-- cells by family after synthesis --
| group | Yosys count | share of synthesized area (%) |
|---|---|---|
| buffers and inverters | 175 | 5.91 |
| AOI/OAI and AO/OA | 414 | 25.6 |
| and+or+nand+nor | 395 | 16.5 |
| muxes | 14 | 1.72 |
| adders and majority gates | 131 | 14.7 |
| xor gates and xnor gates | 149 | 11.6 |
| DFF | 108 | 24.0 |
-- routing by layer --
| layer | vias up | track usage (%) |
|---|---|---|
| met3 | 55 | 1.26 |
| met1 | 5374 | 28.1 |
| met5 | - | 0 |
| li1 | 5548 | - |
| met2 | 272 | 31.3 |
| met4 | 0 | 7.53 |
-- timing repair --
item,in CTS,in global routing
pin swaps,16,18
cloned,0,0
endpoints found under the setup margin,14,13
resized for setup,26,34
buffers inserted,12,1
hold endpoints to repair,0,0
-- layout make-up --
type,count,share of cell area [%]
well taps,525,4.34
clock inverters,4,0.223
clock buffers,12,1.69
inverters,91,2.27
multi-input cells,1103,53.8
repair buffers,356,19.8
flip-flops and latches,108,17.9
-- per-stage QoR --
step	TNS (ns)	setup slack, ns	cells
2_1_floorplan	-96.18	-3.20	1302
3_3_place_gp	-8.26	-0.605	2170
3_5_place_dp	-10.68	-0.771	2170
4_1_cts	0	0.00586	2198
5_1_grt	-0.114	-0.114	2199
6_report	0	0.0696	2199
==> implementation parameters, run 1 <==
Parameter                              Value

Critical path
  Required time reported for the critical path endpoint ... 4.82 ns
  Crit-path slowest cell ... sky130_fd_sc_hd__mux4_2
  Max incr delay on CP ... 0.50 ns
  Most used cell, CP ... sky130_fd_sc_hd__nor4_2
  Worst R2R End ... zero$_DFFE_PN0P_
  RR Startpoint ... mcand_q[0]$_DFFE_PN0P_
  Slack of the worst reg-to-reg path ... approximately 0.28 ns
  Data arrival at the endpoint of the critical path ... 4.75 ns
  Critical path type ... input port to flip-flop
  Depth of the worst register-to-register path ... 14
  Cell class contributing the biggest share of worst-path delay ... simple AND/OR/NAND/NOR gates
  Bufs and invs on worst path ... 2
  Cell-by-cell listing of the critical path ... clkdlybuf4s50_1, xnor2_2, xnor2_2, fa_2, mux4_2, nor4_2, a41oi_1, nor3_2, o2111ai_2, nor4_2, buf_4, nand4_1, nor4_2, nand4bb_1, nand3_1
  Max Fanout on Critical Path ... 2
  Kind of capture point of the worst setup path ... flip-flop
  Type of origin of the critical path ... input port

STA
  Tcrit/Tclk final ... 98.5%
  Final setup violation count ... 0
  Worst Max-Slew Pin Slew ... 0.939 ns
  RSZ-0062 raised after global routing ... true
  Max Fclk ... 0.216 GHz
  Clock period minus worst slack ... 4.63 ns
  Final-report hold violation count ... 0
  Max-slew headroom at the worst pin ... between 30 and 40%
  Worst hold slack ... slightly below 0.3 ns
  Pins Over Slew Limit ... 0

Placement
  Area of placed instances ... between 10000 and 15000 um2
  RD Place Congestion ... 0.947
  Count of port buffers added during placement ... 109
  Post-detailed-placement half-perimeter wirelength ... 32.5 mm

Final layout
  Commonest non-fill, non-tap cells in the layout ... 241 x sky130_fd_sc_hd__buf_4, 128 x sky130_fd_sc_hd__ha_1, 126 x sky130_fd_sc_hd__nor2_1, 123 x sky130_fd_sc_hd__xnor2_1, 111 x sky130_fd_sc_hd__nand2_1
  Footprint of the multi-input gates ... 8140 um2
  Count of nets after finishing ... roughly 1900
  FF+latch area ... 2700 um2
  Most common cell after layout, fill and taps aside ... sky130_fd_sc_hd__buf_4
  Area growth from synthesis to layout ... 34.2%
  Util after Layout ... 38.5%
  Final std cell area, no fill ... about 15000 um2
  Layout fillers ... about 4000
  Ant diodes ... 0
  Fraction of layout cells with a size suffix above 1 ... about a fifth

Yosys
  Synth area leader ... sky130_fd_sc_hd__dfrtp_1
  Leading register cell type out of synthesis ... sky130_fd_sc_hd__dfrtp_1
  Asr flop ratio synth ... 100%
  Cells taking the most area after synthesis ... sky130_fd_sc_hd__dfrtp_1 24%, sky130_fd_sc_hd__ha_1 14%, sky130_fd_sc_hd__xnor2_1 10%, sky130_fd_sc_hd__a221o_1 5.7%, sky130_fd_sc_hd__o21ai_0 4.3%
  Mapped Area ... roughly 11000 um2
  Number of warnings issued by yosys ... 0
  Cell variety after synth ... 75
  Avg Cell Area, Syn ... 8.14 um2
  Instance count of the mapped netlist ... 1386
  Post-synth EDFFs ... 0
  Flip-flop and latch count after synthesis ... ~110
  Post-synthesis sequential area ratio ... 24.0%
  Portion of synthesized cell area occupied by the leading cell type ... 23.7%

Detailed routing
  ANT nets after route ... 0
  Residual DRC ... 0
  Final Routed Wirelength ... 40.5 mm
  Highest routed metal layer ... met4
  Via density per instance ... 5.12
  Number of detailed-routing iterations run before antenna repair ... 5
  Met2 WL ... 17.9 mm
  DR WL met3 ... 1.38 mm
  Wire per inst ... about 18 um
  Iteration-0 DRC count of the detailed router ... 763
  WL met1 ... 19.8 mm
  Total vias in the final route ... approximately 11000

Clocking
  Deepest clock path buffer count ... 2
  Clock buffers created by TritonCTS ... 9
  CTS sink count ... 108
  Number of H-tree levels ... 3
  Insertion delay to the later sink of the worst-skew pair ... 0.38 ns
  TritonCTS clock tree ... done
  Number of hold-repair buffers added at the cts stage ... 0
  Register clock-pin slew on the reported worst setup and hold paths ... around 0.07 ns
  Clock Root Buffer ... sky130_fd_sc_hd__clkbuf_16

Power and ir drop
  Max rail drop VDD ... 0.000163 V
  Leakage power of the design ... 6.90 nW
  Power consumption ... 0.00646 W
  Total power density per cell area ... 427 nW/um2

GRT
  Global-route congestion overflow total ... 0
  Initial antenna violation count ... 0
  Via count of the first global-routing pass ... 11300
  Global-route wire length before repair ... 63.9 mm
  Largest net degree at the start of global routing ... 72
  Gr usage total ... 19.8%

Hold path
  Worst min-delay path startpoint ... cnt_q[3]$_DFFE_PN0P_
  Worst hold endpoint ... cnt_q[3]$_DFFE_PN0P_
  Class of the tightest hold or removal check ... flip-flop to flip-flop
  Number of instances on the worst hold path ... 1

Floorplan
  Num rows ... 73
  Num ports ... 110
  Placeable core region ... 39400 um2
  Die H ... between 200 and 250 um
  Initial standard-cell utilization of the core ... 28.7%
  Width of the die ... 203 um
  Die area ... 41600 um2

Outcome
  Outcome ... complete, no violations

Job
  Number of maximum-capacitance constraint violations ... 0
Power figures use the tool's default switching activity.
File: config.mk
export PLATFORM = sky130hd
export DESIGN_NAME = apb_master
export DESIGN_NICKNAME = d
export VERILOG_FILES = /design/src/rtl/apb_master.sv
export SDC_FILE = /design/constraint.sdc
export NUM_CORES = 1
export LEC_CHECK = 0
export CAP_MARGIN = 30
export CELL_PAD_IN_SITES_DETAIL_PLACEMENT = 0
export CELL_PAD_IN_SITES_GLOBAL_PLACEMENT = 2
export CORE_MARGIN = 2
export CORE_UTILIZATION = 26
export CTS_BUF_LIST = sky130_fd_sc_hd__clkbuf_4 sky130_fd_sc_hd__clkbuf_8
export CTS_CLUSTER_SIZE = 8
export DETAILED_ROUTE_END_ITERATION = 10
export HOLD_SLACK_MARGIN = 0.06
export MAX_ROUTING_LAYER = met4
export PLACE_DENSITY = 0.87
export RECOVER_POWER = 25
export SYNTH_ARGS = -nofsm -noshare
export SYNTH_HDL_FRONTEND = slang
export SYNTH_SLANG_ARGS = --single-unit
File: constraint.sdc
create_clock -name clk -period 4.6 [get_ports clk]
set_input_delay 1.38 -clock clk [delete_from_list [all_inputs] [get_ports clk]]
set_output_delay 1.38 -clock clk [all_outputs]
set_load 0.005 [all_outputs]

Try it: Lines from the start of the material above through the line containing "resized for setup,26,34" are to be duplicated exactly, and only those.

Worked solution:
-- cells by family after synthesis --
| group | Yosys count | share of synthesized area (%) |
|---|---|---|
| buffers and inverters | 175 | 5.91 |
| AOI/OAI and AO/OA | 414 | 25.6 |
| and+or+nand+nor | 395 | 16.5 |
| muxes | 14 | 1.72 |
| adders and majority gates | 131 | 14.7 |
| xor gates and xnor gates | 149 | 11.6 |
| DFF | 108 | 24.0 |
-- routing by layer --
| layer | vias up | track usage (%) |
|---|---|---|
| met3 | 55 | 1.26 |
| met1 | 5374 | 28.1 |
| met5 | - | 0 |
| li1 | 5548 | - |
| met2 | 272 | 31.3 |
| met4 | 0 | 7.53 |
-- timing repair --
item,in CTS,in global routing
pin swaps,16,18
cloned,0,0
endpoints found under the setup margin,14,13
resized for setup,26,34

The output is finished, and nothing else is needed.